About this exercise
Look through the data below and return each line where "gates" appears.

*** Begin section ***

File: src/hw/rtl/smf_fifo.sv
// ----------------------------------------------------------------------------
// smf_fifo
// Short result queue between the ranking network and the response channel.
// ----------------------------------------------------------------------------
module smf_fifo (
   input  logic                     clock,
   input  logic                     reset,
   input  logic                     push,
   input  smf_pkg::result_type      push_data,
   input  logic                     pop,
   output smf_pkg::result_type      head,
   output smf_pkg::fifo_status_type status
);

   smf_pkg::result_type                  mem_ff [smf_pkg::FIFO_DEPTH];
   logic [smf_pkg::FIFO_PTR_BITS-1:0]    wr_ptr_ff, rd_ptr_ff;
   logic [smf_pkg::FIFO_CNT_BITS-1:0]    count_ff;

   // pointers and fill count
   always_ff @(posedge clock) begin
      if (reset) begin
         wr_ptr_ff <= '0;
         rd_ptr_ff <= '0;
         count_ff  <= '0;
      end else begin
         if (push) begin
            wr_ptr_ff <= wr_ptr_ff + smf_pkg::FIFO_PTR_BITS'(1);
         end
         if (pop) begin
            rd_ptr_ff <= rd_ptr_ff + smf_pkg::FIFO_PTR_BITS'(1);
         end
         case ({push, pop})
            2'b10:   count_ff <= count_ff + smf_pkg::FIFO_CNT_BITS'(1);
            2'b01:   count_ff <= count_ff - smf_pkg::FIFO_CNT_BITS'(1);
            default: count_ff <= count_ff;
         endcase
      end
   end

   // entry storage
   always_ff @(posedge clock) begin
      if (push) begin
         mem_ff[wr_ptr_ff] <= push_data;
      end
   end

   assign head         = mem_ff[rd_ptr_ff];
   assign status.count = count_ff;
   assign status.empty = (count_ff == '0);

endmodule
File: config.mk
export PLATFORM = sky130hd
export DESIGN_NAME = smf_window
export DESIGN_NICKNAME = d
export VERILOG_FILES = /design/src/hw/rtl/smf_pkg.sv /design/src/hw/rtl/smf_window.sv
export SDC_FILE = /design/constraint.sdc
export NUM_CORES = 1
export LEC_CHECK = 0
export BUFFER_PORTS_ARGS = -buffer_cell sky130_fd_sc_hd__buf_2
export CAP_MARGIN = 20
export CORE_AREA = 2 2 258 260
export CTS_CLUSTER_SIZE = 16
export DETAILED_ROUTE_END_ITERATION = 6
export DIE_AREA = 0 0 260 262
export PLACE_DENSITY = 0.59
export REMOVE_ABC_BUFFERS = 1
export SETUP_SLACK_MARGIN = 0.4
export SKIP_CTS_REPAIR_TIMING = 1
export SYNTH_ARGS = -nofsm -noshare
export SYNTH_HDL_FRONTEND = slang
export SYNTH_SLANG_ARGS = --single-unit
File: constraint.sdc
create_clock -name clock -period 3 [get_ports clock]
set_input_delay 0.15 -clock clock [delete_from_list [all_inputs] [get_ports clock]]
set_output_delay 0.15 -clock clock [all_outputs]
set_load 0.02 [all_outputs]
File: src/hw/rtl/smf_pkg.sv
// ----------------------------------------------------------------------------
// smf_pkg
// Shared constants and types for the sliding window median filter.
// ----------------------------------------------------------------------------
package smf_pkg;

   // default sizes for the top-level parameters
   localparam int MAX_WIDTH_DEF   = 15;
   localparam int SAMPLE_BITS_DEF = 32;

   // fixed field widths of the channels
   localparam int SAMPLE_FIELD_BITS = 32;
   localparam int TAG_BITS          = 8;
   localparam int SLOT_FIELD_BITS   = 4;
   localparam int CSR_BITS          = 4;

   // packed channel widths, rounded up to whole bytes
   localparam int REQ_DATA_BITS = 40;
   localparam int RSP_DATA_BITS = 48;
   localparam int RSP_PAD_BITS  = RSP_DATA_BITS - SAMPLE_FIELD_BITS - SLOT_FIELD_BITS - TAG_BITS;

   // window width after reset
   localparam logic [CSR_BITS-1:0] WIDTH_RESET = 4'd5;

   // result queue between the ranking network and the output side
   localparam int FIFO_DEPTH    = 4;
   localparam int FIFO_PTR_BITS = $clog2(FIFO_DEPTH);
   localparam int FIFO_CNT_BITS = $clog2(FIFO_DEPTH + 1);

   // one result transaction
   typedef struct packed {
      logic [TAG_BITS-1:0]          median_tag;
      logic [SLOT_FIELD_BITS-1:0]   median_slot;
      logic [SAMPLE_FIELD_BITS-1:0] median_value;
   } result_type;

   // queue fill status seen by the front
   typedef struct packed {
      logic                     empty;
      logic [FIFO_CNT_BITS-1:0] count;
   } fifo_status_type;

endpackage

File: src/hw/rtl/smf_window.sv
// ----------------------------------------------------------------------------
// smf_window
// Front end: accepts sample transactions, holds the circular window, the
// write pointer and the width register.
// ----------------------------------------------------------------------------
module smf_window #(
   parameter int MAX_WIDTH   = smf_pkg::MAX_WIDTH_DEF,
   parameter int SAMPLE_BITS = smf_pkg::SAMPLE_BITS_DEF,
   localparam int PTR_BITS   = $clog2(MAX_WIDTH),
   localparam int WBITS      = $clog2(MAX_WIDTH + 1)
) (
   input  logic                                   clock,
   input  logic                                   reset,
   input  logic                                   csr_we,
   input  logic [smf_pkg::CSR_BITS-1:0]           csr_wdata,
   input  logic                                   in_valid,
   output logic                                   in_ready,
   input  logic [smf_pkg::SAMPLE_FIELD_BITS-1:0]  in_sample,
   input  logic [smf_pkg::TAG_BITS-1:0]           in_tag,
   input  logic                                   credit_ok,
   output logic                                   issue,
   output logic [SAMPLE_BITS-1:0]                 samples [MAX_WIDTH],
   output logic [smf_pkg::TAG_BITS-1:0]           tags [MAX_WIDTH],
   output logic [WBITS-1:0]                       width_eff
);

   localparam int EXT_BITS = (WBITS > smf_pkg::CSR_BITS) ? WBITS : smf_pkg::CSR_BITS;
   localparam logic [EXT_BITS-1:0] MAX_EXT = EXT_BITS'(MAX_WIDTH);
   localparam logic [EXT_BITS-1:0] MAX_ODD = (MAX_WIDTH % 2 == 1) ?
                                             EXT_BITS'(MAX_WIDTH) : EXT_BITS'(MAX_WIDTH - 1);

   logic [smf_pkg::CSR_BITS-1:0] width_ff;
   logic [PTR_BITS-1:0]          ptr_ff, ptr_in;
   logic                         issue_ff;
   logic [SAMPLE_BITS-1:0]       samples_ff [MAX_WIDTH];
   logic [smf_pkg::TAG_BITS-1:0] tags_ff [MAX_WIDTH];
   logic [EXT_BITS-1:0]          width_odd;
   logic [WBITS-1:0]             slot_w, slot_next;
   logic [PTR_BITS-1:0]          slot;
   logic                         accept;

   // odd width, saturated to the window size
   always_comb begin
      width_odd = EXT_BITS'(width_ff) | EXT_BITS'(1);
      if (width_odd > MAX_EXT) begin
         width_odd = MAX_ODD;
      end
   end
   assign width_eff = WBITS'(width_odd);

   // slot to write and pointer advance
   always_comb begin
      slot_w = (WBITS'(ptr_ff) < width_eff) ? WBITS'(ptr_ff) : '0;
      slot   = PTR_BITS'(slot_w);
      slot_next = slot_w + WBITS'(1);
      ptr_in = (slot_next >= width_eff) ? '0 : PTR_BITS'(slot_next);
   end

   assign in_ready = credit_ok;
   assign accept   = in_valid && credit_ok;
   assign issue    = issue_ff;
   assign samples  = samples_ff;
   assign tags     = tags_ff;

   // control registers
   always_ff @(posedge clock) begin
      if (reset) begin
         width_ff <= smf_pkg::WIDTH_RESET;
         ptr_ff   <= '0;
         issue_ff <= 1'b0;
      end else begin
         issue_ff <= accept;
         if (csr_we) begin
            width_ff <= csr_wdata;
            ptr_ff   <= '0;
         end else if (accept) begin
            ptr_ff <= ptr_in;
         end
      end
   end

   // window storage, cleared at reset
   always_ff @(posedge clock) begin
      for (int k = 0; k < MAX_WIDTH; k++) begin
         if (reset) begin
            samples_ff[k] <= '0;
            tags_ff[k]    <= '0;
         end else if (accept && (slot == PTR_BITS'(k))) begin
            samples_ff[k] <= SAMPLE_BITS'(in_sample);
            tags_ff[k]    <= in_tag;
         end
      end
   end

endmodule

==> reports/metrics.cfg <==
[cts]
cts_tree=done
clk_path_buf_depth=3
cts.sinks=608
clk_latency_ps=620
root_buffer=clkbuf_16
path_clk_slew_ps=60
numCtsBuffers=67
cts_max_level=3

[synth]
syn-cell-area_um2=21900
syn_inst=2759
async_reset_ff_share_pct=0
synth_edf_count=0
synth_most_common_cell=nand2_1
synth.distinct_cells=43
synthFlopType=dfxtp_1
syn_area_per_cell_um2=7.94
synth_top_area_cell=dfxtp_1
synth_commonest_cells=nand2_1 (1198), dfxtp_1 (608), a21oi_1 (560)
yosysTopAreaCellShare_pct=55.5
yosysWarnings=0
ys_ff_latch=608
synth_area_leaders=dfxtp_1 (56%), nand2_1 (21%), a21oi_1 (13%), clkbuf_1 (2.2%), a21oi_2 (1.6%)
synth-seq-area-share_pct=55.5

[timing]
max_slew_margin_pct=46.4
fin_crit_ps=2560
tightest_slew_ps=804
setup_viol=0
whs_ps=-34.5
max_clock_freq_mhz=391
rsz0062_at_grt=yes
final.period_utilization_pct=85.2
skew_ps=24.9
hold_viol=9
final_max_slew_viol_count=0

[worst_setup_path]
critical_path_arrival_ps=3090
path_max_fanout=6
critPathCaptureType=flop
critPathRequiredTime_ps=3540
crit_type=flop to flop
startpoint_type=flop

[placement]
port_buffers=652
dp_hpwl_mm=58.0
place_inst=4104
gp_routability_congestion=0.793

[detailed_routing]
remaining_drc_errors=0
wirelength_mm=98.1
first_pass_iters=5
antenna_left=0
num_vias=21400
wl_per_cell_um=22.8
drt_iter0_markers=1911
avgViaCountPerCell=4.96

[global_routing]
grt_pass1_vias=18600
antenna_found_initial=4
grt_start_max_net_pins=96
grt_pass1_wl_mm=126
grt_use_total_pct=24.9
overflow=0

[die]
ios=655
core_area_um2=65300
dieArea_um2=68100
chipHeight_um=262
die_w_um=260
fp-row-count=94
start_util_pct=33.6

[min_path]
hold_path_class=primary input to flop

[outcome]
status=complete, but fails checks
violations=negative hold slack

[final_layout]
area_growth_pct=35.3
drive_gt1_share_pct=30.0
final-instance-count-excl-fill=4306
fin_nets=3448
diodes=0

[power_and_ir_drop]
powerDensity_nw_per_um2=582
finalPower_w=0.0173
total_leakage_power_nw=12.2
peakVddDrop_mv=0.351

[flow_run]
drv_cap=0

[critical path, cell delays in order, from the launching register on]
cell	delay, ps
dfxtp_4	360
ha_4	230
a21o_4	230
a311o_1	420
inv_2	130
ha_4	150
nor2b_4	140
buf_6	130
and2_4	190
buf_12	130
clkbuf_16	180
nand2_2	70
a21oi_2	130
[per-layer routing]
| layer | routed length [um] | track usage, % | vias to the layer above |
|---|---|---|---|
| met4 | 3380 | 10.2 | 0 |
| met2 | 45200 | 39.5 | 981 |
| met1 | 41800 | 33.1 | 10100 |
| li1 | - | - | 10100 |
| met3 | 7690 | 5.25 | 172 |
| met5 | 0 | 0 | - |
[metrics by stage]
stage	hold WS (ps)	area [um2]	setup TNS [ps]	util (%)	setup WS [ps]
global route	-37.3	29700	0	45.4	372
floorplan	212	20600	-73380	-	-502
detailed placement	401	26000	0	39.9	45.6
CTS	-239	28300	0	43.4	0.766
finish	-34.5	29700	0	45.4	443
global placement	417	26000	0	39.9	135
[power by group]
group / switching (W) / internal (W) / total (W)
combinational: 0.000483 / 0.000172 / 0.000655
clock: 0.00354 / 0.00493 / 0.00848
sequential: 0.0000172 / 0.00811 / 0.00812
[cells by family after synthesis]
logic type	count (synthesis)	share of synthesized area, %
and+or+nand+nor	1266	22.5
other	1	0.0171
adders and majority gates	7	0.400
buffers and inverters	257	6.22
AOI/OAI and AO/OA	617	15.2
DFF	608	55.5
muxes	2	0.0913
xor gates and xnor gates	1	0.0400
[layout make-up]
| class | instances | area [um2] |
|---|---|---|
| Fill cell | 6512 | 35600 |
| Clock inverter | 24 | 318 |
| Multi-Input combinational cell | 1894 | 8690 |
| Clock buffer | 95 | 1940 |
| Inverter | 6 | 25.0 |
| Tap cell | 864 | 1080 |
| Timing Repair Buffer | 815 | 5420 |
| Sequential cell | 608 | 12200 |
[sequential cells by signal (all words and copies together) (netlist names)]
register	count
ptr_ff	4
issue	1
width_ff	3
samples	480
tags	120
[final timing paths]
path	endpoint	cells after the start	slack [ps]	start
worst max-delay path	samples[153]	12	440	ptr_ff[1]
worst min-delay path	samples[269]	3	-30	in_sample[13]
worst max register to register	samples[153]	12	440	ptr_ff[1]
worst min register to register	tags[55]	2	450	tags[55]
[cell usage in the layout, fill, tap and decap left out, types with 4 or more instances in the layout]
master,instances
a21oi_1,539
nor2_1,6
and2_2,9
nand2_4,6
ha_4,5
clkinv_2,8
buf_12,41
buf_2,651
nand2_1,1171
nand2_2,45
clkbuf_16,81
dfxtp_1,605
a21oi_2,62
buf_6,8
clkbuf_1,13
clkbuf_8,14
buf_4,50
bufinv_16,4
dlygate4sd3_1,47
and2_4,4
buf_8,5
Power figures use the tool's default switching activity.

*** End section ***

Solution
adders and majority gates	7	0.400
xor gates and xnor gates	1	0.0400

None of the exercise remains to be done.